AbbVie will have exclusive global rights, excluding China, to develop and commercialize lemzoparlimab.
The companies are set to share manufacturing responsibilities with AbbVie being the primary manufacturer for global supply, and there is potential to expand the collaboration to additional transformative therapies. Each party will have the opportunity subject to further licenses to explore each other's related programs in their respective territories, said the partners.
Financial implications
I-Mab, a developer focusing on biologics for immuno-oncology and auto-immune diseases through its R&D capabilities, will receive an upfront payment of $180m, under the terms of the deal. AbbVie will also pay I-Mab $20m in a milestone payment based on Phase 1 studies of the drug.
The Chinese company will also be eligible to receive up to $1.74bn in success-based milestone payments for lemzoparlimab, of which $840m are linked to clinical development and regulatory approval milestones.
Upon regulatory approval and commercialization of the drug, AbbVie will also pay tiered royalties from low-to-mid teen percentages on global net sales outside of greater China.
Time to market
Jingwu Zang, founder and director, of Shanghai based I-Mab said that by leveraging the combined development strength of the two companies, the deal can speed lemzoparlimab to market for patients in need around the world.
"Cancer is the second-leading cause of death globally and the need for novel cancer therapies has never been more acute. The addition of I-Mab's novel CD47 programs complements our global clinical strategy in hematology and immuno-oncology," said Thomas J Hudson, senior vice president of R&D and chief scientific officer, AbbVie.
Targeting tumor cells
I-Mab sees the anti-CD47 monoclonal antibody, lemzoparlimab, which was discovered and developed internally for the treatment of multiple cancers, as one of its leading pipeline drug candidates. It is designed to minimize inherent binding to normal red blood cells while preserving its strong anti-tumor activity.

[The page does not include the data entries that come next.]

`config.mk`:
```
export PLATFORM = sky130hd
export DESIGN_NAME = seq_alu
export DESIGN_NICKNAME = d
export VERILOG_FILES = /design/src/rtl/seq_alu.sv
export SDC_FILE = /design/constraint.sdc
export NUM_CORES = 1
export LEC_CHECK = 0
export CAP_MARGIN = 0
export CORE_MARGIN = 10
export CORE_UTILIZATION = 38
export CTS_CLUSTER_DIAMETER = 150
export DETAILED_ROUTE_END_ITERATION = 10
export PLACE_DENSITY = 0.66
export SLEW_MARGIN = 20
export SYNTH_ARGS = -nofsm -noshare
export SYNTH_HDL_FRONTEND = slang
export SYNTH_SLANG_ARGS = --single-unit
export TNS_END_PERCENT = 30
```
`constraint.sdc`:
```
create_clock -name clk -period 5.86 [get_ports clk]
set_clock_uncertainty 0.2 [all_clocks]
set_input_delay 1.172 -clock clk [delete_from_list [all_inputs] [get_ports clk]]
set_output_delay 1.172 -clock clk [all_outputs]
set_load 0.01 [all_outputs]
```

CD47 is a cell surface protein over-expressed in a wide variety of cancers and can act in a way to protect tumors by delivering a signal to otherwise tumor-engulfing macrophages. CD47 antibody blocks this signal and enables macrophages to attack tumor cells, making it a potentially promising cancer drug, says AbbVie.
However, the company noted development of CD47 antibody as a cancer therapy can be hampered by its hematologic side effects, such as severe anemia, caused by natural binding of CD47 antibody to red blood cells. It outlined how I-Mab’s CD47 antibody, lemzoparlimab, works efficiently to target tumor cells though while exerting a minimal untoward effect on red blood cells to avoid severe anemia.

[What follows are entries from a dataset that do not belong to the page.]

[src/rtl/led_blink_scheduler_pkg.sv]
// Shared definitions for the LED blink scheduler: FSM encoding, timebase
// divider computation/legality and counter width sizing.
package led_blink_scheduler_pkg;

  typedef enum logic [1:0] {
    ST_IDLE = 2'd0,
    ST_ON   = 2'd1,
    ST_OFF  = 2'd2,
    ST_GAP  = 2'd3
  } blink_state_e;

  function automatic int calc_div(input int clk_freq_hz, input int tick_hz);
    return (tick_hz > 0) ? clk_freq_hz / tick_hz : 1;
  endfunction

  function automatic bit div_legal(input int clk_freq_hz, input int tick_hz);
    return (tick_hz > 0) && (clk_freq_hz >= tick_hz) && (clk_freq_hz % tick_hz == 0);
  endfunction

  // Bits needed to hold 0..max_val, never less than one.
  function automatic int cnt_w(input int max_val);
    return (max_val < 1) ? 1 : $clog2(max_val + 1);
  endfunction

  function automatic int max3(input int a, input int b, input int c);
    int m;
    m = (a > b) ? a : b;
    return (m > c) ? m : c;
  endfunction

endpackage

[src/rtl/led_blink_scheduler_prescaler.sv]
// Restartable clock-to-tick prescaler: counts 0..div-1, tick while at div-1.
module blink_tick_prescaler
  import led_blink_scheduler_pkg::*;
#(
  parameter int div = 10
) (
  input  logic clk,
  input  logic rst_n,
  input  logic clear,
  output logic tick
);

  localparam int CW = cnt_w(div - 1);
  localparam logic [CW-1:0] LAST = CW'(div - 1);

  logic [CW-1:0] cnt;

  always_ff @(posedge clk or negedge rst_n) begin
    if (!rst_n) begin
      cnt <= '0;
    end else if (clear || cnt == LAST) begin
      cnt <= '0;
    end else begin
      cnt <= cnt + 1'b1;
    end
  end

  // Combinational from the count only; clear feeds the register, so no loop
  // through the FSM next-state logic.
  assign tick = (cnt == LAST);

endmodule

[src/rtl/led_blink_scheduler.sv]
// Round-robin shared-LED blink scheduler: grants one requester at a time and
// plays its code as N on/off pulses followed by a dark gap.
module led_blink_scheduler
  import led_blink_scheduler_pkg::*;
#(
  parameter int clk_freq_hz = 16_000_000,
  parameter int tick_hz     = 1000,
  parameter int num_req     = 4,
  parameter int code_w      = 4,
  parameter int on_ticks    = 200,
  parameter int off_ticks   = 200,
  parameter int gap_ticks   = 1000
) (
  input  logic                         clk,
  input  logic                         rst_n,
  input  logic [num_req-1:0]           req_valid,
  input  logic [num_req*code_w-1:0]    req_code,
  output logic [num_req-1:0]           req_ready,
  output logic                         busy,
  output logic [$clog2(num_req)-1:0]   grant_id,
  output logic                         done,
  output logic                         led
);

  localparam int DIV = calc_div(clk_freq_hz, tick_hz);
  localparam int IDW = $clog2(num_req);
  localparam int TW  = cnt_w(max3(on_ticks, off_ticks, gap_ticks));
  localparam logic [TW-1:0] ON_LAST  = TW'(on_ticks - 1);
  localparam logic [TW-1:0] OFF_LAST = TW'(off_ticks - 1);
  localparam logic [TW-1:0] GAP_LAST = TW'(gap_ticks - 1);

  if (!div_legal(clk_freq_hz, tick_hz) || num_req < 2 || code_w < 1 ||
      on_ticks < 1 || off_ticks < 1 || gap_ticks < 1) begin : g_param_check
    $error("led_blink_scheduler: illegal parameter set");
  end

  blink_state_e      state, state_n;
  logic [IDW-1:0]    ptr;
  logic [IDW-1:0]    win_idx;
  logic              win_found;
  logic [code_w-1:0] code_sel;
  logic [code_w-1:0] pulses;
  logic [TW-1:0]     tcnt;
  logic [TW-1:0]     tcnt_last;
  logic              last_tick;
  logic              tick;
  logic              presc_clear;

  // Round-robin search starting at the pointer, wrapping.
  always_comb begin
    win_found = 1'b0;
    win_idx   = '0;
    for (int k = 0; k < num_req; k++) begin
      if (!win_found && req_valid[(int'(ptr) + k) % num_req]) begin
        win_found = 1'b1;
        win_idx   = IDW'((int'(ptr) + k) % num_req);
      end
    end
  end

  assign code_sel = req_code[win_idx*code_w +: code_w];

  always_comb begin
    tcnt_last = GAP_LAST;
    case (state)
      ST_ON:   tcnt_last = ON_LAST;
      ST_OFF:  tcnt_last = OFF_LAST;
      default: tcnt_last = GAP_LAST;
    endcase
  end

  assign last_tick = tick && (tcnt == tcnt_last);

  always_comb begin
    state_n = state;
    case (state)
      ST_IDLE: if (win_found) state_n = (code_sel != '0) ? ST_ON : ST_GAP;
      ST_ON:   if (last_tick) state_n = ST_OFF;
      ST_OFF:  if (last_tick) state_n = (pulses != '0) ? ST_ON : ST_GAP;
      ST_GAP:  if (last_tick) state_n = ST_IDLE;
      default: state_n = ST_IDLE;
    endcase
  end

  // Every state entry restarts the timebase so durations are exact in clocks.
  assign presc_clear = (state_n != state) || (state == ST_IDLE);

  blink_tick_prescaler #(.div(DIV)) u_prescaler (
    .clk   (clk),
    .rst_n (rst_n),
    .clear (presc_clear),
    .tick  (tick)
  );

  always_ff @(posedge clk or negedge rst_n) begin
    if (!rst_n) begin
      state     <= ST_IDLE;
      ptr       <= '0;
      grant_id  <= '0;
      pulses    <= '0;
      tcnt      <= '0;
      req_ready <= '0;
      busy      <= 1'b0;
      done      <= 1'b0;
      led       <= 1'b0;
    end else begin
      state     <= state_n;
      req_ready <= '0;
      if (state == ST_IDLE && win_found) begin
        req_ready <= {{(num_req-1){1'b0}}, 1'b1} << win_idx;
        grant_id  <= win_idx;
        pulses    <= code_sel;
        ptr       <= (win_idx == IDW'(num_req - 1)) ? '0 : win_idx + 1'b1;
      end else if (state == ST_ON && last_tick) begin
        pulses <= pulses - 1'b1;
      end
      if (presc_clear) begin
        tcnt <= '0;
      end else if (tick) begin
        tcnt <= tcnt + 1'b1;
      end
      busy <= (state_n != ST_IDLE);
      done <= (state == ST_GAP) && (state_n == ST_IDLE);
      // LED follows the state one clock later so it rises after req_ready.
      led  <= (state == ST_ON);
    end
  end

endmodule

[config.mk]
export PLATFORM = sky130hd
export DESIGN_NAME = led_blink_scheduler
export DESIGN_NICKNAME = d
export VERILOG_FILES = /design/src/rtl/led_blink_scheduler_pkg.sv /design/src/rtl/led_blink_scheduler_prescaler.sv /design/src/rtl/led_blink_scheduler.sv
export SDC_FILE = /design/constraint.sdc
export NUM_CORES = 1
export LEC_CHECK = 0
export CAP_MARGIN = 20
export CELL_PAD_IN_SITES_DETAIL_PLACEMENT = 0
export CELL_PAD_IN_SITES_GLOBAL_PLACEMENT = 1
export CORE_MARGIN = 3
export CORE_UTILIZATION = 39
export DETAILED_ROUTE_END_ITERATION = 6
export PLACE_DENSITY = 0.78
export SLEW_MARGIN = 25
export SYNTH_ARGS = -nofsm -noshare
export SYNTH_HDL_FRONTEND = slang
export SYNTH_SLANG_ARGS = --single-unit
[constraint.sdc]
create_clock -name clk -period 3.01 [get_ports clk]
set_input_delay 0.4515 -clock clk [delete_from_list [all_inputs] [get_ports clk]]
set_output_delay 0.4515 -clock clk [all_outputs]
set_load 0.05 [all_outputs]
==> results of run 1 <==
-- area by class of cell --
type	instances	area share, %
flip-flops and latches	41	36.2
clock buffers	7	3.05
repair buffers	37	13.4
multi-input cells	185	42.8
inverters	10	1.33
well taps	72	3.18
-- worst reg2reg max path: cells and delay by family, from the launching register on --
kind | cells | cell delay [ns]
AOI/OAI and AO/OA | 2 | 0.38
adders and majority gates | 1 | 0.22
DFF | 1 | 0.38
and+or+nand+nor | 5 | 1.76
-- cells in the mapped netlist (2+ instances only) --
master    number
o21ai_0        9
xor2_1        12
xnor2_1       12
o22ai_1        2
dfrtp_1       41
buf_2          3
and3_1         2
and2_1         5
nor3_1        12
ha_1          12
or2_2          2
clkbuf_1       4
or4_1          2
nand4_1        7
a31oi_1        3
nor4_1         3
nand3_1        4
inv_1         10
a21oi_1        6
mux2i_1       14
nand2_1       25
nor2b_1        2
nor2_1        30
nand2b_1       4
-- cells by family (layout without fill, tap and decap cells) --
| logic type | after synthesis | after routing | synth area share (%) |
|---|---|---|---|
| muxes | 15 | 15 | 6.57 |
| buffers and inverters | 17 | 54 | 2.93 |
| xor gates and xnor gates | 24 | 24 | 9.12 |
| DFF | 41 | 41 | 44.5 |
| adders and majority gates | 12 | 12 | 6.51 |
| AOI/OAI and AO/OA | 28 | 28 | 7.54 |
| and+or+nand+nor | 106 | 106 | 22.8 |
-- registers in the layout, indices dropped and copies added, names as in the netlist --
name,cells
u_prescaler.cnt,14
tcnt,10
pulses,4
req_ready,4
grant_id,2
ptr,2
state,2
busy,1
done,1
led,1
-- cells in the final DEF (no fill, tap or decap), types with 2 or more instances in the layout --
cell	count
dfrtp_1	41
nor2_1	30
clkdlybuf4s50_1	29
nand2_1	25
mux2i_1	14
nor3_1	12
xnor2_1	12
xor2_1	12
ha_1	12
inv_1	10
o21ai_0	9
nand4_1	7
a21oi_1	6
clkbuf_8	6
and2_1	5
buf_4	5
nand2b_1	4
nand3_1	4
a31oi_1	3
nor4_1	3
o22ai_1	2
or4_1	2
nor2b_1	2
or2_2	2
and3_1	2
-- worst max-delay path by stage --
stage          slack [ns]  depth (start not counted)   end
2_1_floorplan        0.29                          9  busy
3_3_place_gp         0.21                          8  busy
3_5_place_dp         0.17                          8  busy
4_1_cts              0.16                          8  busy
5_1_grt              0.02                          8  busy
6_report             0.17                          8  busy
-- power by group through the flow --
stage / Combinational, W / Clock, W / Sequential [W]
after floorplan: 0.0000254 / 0 / 0.000561
after global placement: 0.0000734 / 0 / 0.000561
after detailed placement: 0.0000737 / 0 / 0.000561
after CTS: 0.0000738 / 0.000375 / 0.000550
after global routing: 0.0000863 / 0.000394 / 0.000550
final: 0.0000766 / 0.000358 / 0.000550
-- per-stage QoR --
step	util [%]	power [W]	area (um^2)
5_1_grt	50.5	0.00103	2830
6_report	50.5	0.000985	2830
2_1_floorplan	-	0.000587	2310
3_3_place_gp	48.5	0.000635	2720
4_1_cts	50.0	0.00100	2810
3_5_place_dp	48.5	0.000635	2720
-- per-layer routing --
metal,part of all wire (%),wire [um],track usage (%)
met5,0,0,0
met4,1.7,73,4.90
met3,2.6,107,3.27
met2,44,1860,20.0
met1,51,2150,17.4
==> results.json, run 1 <==
{
  "ant_nets": 0,
  "dieWidth_um": 82.9,
  "overflow": 0,
  "synth_seq_cells": 41,
  "regArea_um2": 1030,
  "syn_area_per_cell_um2": 9.49,
  "dp_hpwl_mm": 3.10,
  "syn_inst": 243,
  "clk_pin_slew_worst_paths_ns": 0.07,
  "multi_input_area_um2": 1210,
  "dieArea_um2": 6870,
  "fin_crit_sh_pct": 94.3,
  "cts-root-buf": "clkbuf_8",
  "startpoint": "u_prescaler.cnt[0]",
  "r2r-end": "busy",
  "switching_share_pct": 21.4,
  "path_delay_family": "simple AND/OR/NAND/NOR gates",
  "drive_gt1_share_pct": 7.50,
  "preCtsSetupSlack_ns": 0.174,
  "hold_violations": 0,
  "critPathArrivalTime_ns": 3.02,
  "final_cells": 352,
  "fin_crit_ns": 2.84,
  "synthArstFlopShare_pct": 100,
  "crit_path_start_kind": "register",
  "cts_tree": "built",
  "routedWlPerCell_um": 11.9,
  "ys.flop_type": "dfrtp_1",
  "ir_drop_mv": 0.133,
  "cts_inserted_buffers": 5,
  "max-cap-violations": 0,
  "hold_path.class": "input port to asynchronous set/reset pin",
  "holdWs_ns": 0.121,
  "synth_seq_area_share_pct": 44.5,
  "synth_area_leaders": "dfrtp_1, ha_1, mux2i_1, nor2_1, xnor2_1",
  "worstPathBufferInverterCount": 0,
  "fin_setup_tns_ns": 0,
  "fin_skew_ns": 0.00564,
  "path_max_fanout": 5,
  "gp_congestion": 0.799,
  "seqPwrFrac_pct": 55.9,
  "dr.first_iter.drc_count": 27,
  "yosysTopAreaCell": "dfrtp_1",
  "worstMarginPinSlew_ns": 0.618,
  "clockBufferDepth": 2,
  "rrSetupSlack_ns": 0.17,
  "grt_first_pass_wirelength_mm": 7.42,
  "timing.critical_path.required_ns": 3.19,
  "max_stage_delay_ns": 0.60,
  "vias_per_cell": 4.79,
  "power_frac_comb_pct": 7.8,
  "pin_count": 31,
  "p_leak_nw": 1.24,
  "synth_edf_count": 0,
  "synth.distinct_cells": 41,
  "synth_nets": 277,
  "area_growth_pct": 22.8,
  "routed_wl_mm": 4.19,
  "slowest_stage": "or4_4",
  "power_density_nw_per_um2": 348,
  "ctsHoldBuffers": 0,
  "grt_pass1_vias": 1662,
  "portBuffers": 30,
  "track_usage_pct": 12.9,
  "drv_slew": 0,
  "dieHeight_um": 82.9,
  "r2r_start": "u_prescaler.cnt[0]",
  "vias": 1685,
  "rows": 27,
  "critical_path_class": "register to register",
  "route.detailed.drc": 0,
  "dp_cells": 344,
  "antenna_found_initial": 0,
  "layout.nets": 314,
  "cts_resized": 0,
  "reg2reg_depth": 8,
  "fill_cells": 545,
  "clk_latency_ns": 0.29,
  "p_int_w": 0.000775,
  "fmax_mhz": 352,
  "path_cells": "ha_1 -> nand4_1 -> or4_1 -> or4_4 -> a21o_1 -> nand2_1 -> or3b_1 -> a21o_2",
  "firstDrtPassIters": 4,
  "status": "completed",
  "ys.warnings.count": 0,
  "synth_area_um2": 2310,
  "postLayoutSetupSlackWorst_ns": 0.173,
  "antennaDiodeCount": 0,
  "slew_headroom_pct": 58.7,
  "clock_power_share_pct": 36.3,
  "coreArea_um2": 5610,
  "cts.sinks": 41,
  "start_util_pct": 41.1,
  "p_sw_w": 0.000210,
  "endpoint_kind": "register",
  "grt_max_degree": 42,
  "rsz0062_at_grt": "false",
  "htreeDepth": 2,
  "yosysTopAreaCellShare_pct": 44.5,
  "setup_violations": 0,
  "cts_setup_buffers": 0
}
Power figures use the tool's default switching activity.
==> inputs of run 2 (changes only) <==
--- a/config.mk
+++ b/config.mk
@@ -12,7 +12,6 @@
 export CORE_UTILIZATION = 39
 export DETAILED_ROUTE_END_ITERATION = 6
 export PLACE_DENSITY = 0.78
-export SLEW_MARGIN = 25
 export SYNTH_ARGS = -nofsm -noshare
 export SYNTH_HDL_FRONTEND = slang
 export SYNTH_SLANG_ARGS = --single-unit
==> results.json, run 2 (same netlist as run 1, synthesis figures left out) <==
{
  "status": "completed",
  "setup_violations": 0,
  "grt_first_pass_wirelength_mm": 7.42,
  "antennaDiodeCount": 0,
  "fin_crit_ns": 2.84,
  "clk_pin_slew_worst_paths_ns": 0.07,
  "grt_pass1_vias": 1662,
  "cts_inserted_buffers": 5,
  "area_growth_pct": 21.6,
  "antenna_found_initial": 0,
  "grt_max_degree": 42,
  "cts-root-buf": "clkbuf_8",
  "regMostFlops": "u_prescaler.cnt",
  "final_cell_mix": "dfrtp_1, nor2_1, clkdlybuf4s50_1",
  "timing.critical_path.required_ns": 3.19,
  "clk_latency_ns": 0.29,
  "dp_hpwl_mm": 3.10,
  "fill_cells": 547,
  "cts_setup_buffers": 0,
  "fin_setup_tns_ns": 0,
  "routedWlPerCell_um": 11.9,
  "coreArea_um2": 5610,
  "wl_met1_mm": 2.13,
  "critPathArrivalTime_ns": 3.02,
  "route.detailed.drc": 0,
  "fmax_mhz": 352,
  "p_leak_nw": 1.23,
  "met2_length_mm": 1.87,
  "routed-wl-met3_um": 104,
  "path_max_fanout": 5,
  "dieHeight_um": 82.9,
  "dieArea_um2": 6870,
  "power_density_nw_per_um2": 349,
  "total_power_w": 0.000979,
  "layout.nets": 313,
  "vias_per_cell": 4.77,
  "drv_slew": 0,
  "dieWidth_um": 82.9,
  "critical_path_class": "register to register",
  "overflow": 0,
  "ctsHoldBuffers": 0,
  "hold_path.class": "input port to asynchronous set/reset pin",
  "dr.first_iter.drc_count": 25,
  "drive_gt1_share_pct": 7.17,
  "final_common_cell": "dfrtp_1",
  "endpoint_kind": "register",
  "crit_path_start_kind": "register",
  "ant_nets": 0,
  "start_util_pct": 41.1,
  "rows": 27,
  "max-cap-violations": 0,
  "top_regs": "u_prescaler.cnt (14), tcnt (10)",
  "hold_violations": 0,
  "clockBufferDepth": 2,
  "largest_reg_flops": 14,
  "routed_wl_mm": 4.18,
  "cts_tree": "built",
  "fin_skew_ns": 0.00551,
  "ir_drop_mv": 0.133,
  "portBuffers": 30,
  "pin_count": 31,
  "top_layer_used": "met4",
  "rsz0062_at_grt": "false",
  "track_usage_pct": 12.9,
  "slew_headroom_pct": 40.4,
  "worstMarginPinSlew_ns": 0.895,
  "htreeDepth": 2,
  "firstDrtPassIters": 4,
  "cts_resized": 0,
  "vias": 1676,
  "fin_crit_sh_pct": 94.3,
  "gp_congestion": 0.799,
  "cts.sinks": 41
}
run 2: changes by cell type in the layout (fill, tap and decap cells not counted), sizes merged:
cell / before / now
buf: 8 / 7
run 2: critical path, stage by stage (launching register included):
cell and delay [ns]:
dfrtp_1 0.38, ha_1 0.22, nand4_1 0.13, or4_1 0.59, or4_4 0.60, a21o_1 0.18
nand2_1 0.06, or3b_1 0.38, a21o_2 0.20
run 2: final timing paths:
kind / cells past startpoint / slack [ns] / from / to
max: 8 / 0.17 / u_prescaler.cnt[0] / busy
max in group asynchronous: 1 / 2.16 / rst_n / pulses[1]
min in group clk: 2 / 0.48 / grant_id[1] / grant_id[1]
max reg2reg: 8 / 0.17 / u_prescaler.cnt[0] / busy
min reg2reg: 2 / 0.48 / grant_id[1] / grant_id[1]
min: 1 / 0.28 / rst_n / ptr[0]
run 2: where the power goes:
part	total (W)	internal [W]	switching (W)	leakage, nW
clock	0.000357	0.000182	0.000175	0.0443
combinational	0.0000720	0.0000387	0.0000334	0.655
sequential	0.000551	0.000551	0	0.527
run 2: routing by layer:
metal,track usage (%),vias up
met3,3.27,6
met4,4.90,0
met1,17.4,751
li1,-,904
met5,0,-
met2,20.0,15
run 2: area by class of cell:
| cell class | count | area [um^2] | share of cell area, % |
|---|---|---|---|
| Sequential cell | 41 | 1030 | 36.6 |
| Tap cell | 72 | 90.1 | 3.21 |
| Timing Repair Buffer | 36 | 353 | 12.6 |
| Multi-Input combinational cell | 185 | 1210 | 43.2 |
| Clock buffer | 7 | 86.3 | 3.08 |
| Inverter | 10 | 37.5 | 1.34 |
run 2: per-stage QoR:
step	util, %	hold WS, ns	worst slack [ns]	cell area, um^2	instances
floorplan	-	0.156	0.289	2310	243
global placement	48.5	0.462	0.208	2720	344
detailed placement	48.5	0.470	0.174	2720	344
CTS	50.0	0.317	0.159	2810	351
global route	50.0	0.363	0.0214	2810	351
finish	50.0	0.280	0.172	2810	351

Lemzoparlimab's hematologic safety advantage and anti-tumor activities have been demonstrated previously in a series of robust pre-clinical studies, it continued. And topline results of the recent phase 1 clinical trial confirm possible differentiation of lemzoparlimab in drug safety and a more favorable pharmacokinetics profile in cancer patients, reported AbbVie.
Pipeline development
AbbVie has been busy of late in terms of strategic pipeline development deals.
June this year saw it enter a $3.8bn partnership with Genmab to collaborate on that developer’s lead bispecific antibody treatment and develop further candidates.

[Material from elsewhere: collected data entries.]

File: config.mk
export PLATFORM = sky130hd
export DESIGN_NAME = fetch_unit
export DESIGN_NICKNAME = d
export VERILOG_FILES = /design/src/rtl/rv32i_pkg.sv /design/src/rtl/fetch_unit_pc_next.sv /design/src/rtl/fetch_unit.sv
export SDC_FILE = /design/constraint.sdc
export NUM_CORES = 1
export LEC_CHECK = 0
export BUFFER_PORTS_ARGS = -buffer_cell sky130_fd_sc_hd__buf_2
export CAP_MARGIN = 20
export CORE_MARGIN = 10
export CORE_UTILIZATION = 40
export DETAILED_ROUTE_END_ITERATION = 8
export PLACE_DENSITY = 0.67
export REMOVE_ABC_BUFFERS = 1
export SYNTH_ARGS = -nofsm -noshare
export SYNTH_HDL_FRONTEND = slang
export SYNTH_SLANG_ARGS = --single-unit
File: constraint.sdc
create_clock -name clk -period 2.6 [get_ports clk]
set_input_delay 0.13 -clock clk [delete_from_list [all_inputs] [get_ports clk]]
set_output_delay 0.13 -clock clk [all_outputs]
set_load 0.01 [all_outputs]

Through that deal, AbbVie gains access to is epcoritamab, which is a bispecific antibody being explored for the treatment of various B cell malignancies.
As a result of the antibody’s ability to target CD20, which is expressed on a majority of B cell malignancies, Genmab is trialing the antibody against chronic lymphocytic leukemia, diffuse large B cell lymphoma, follicular lymphoma, and mantle cell lymphoma.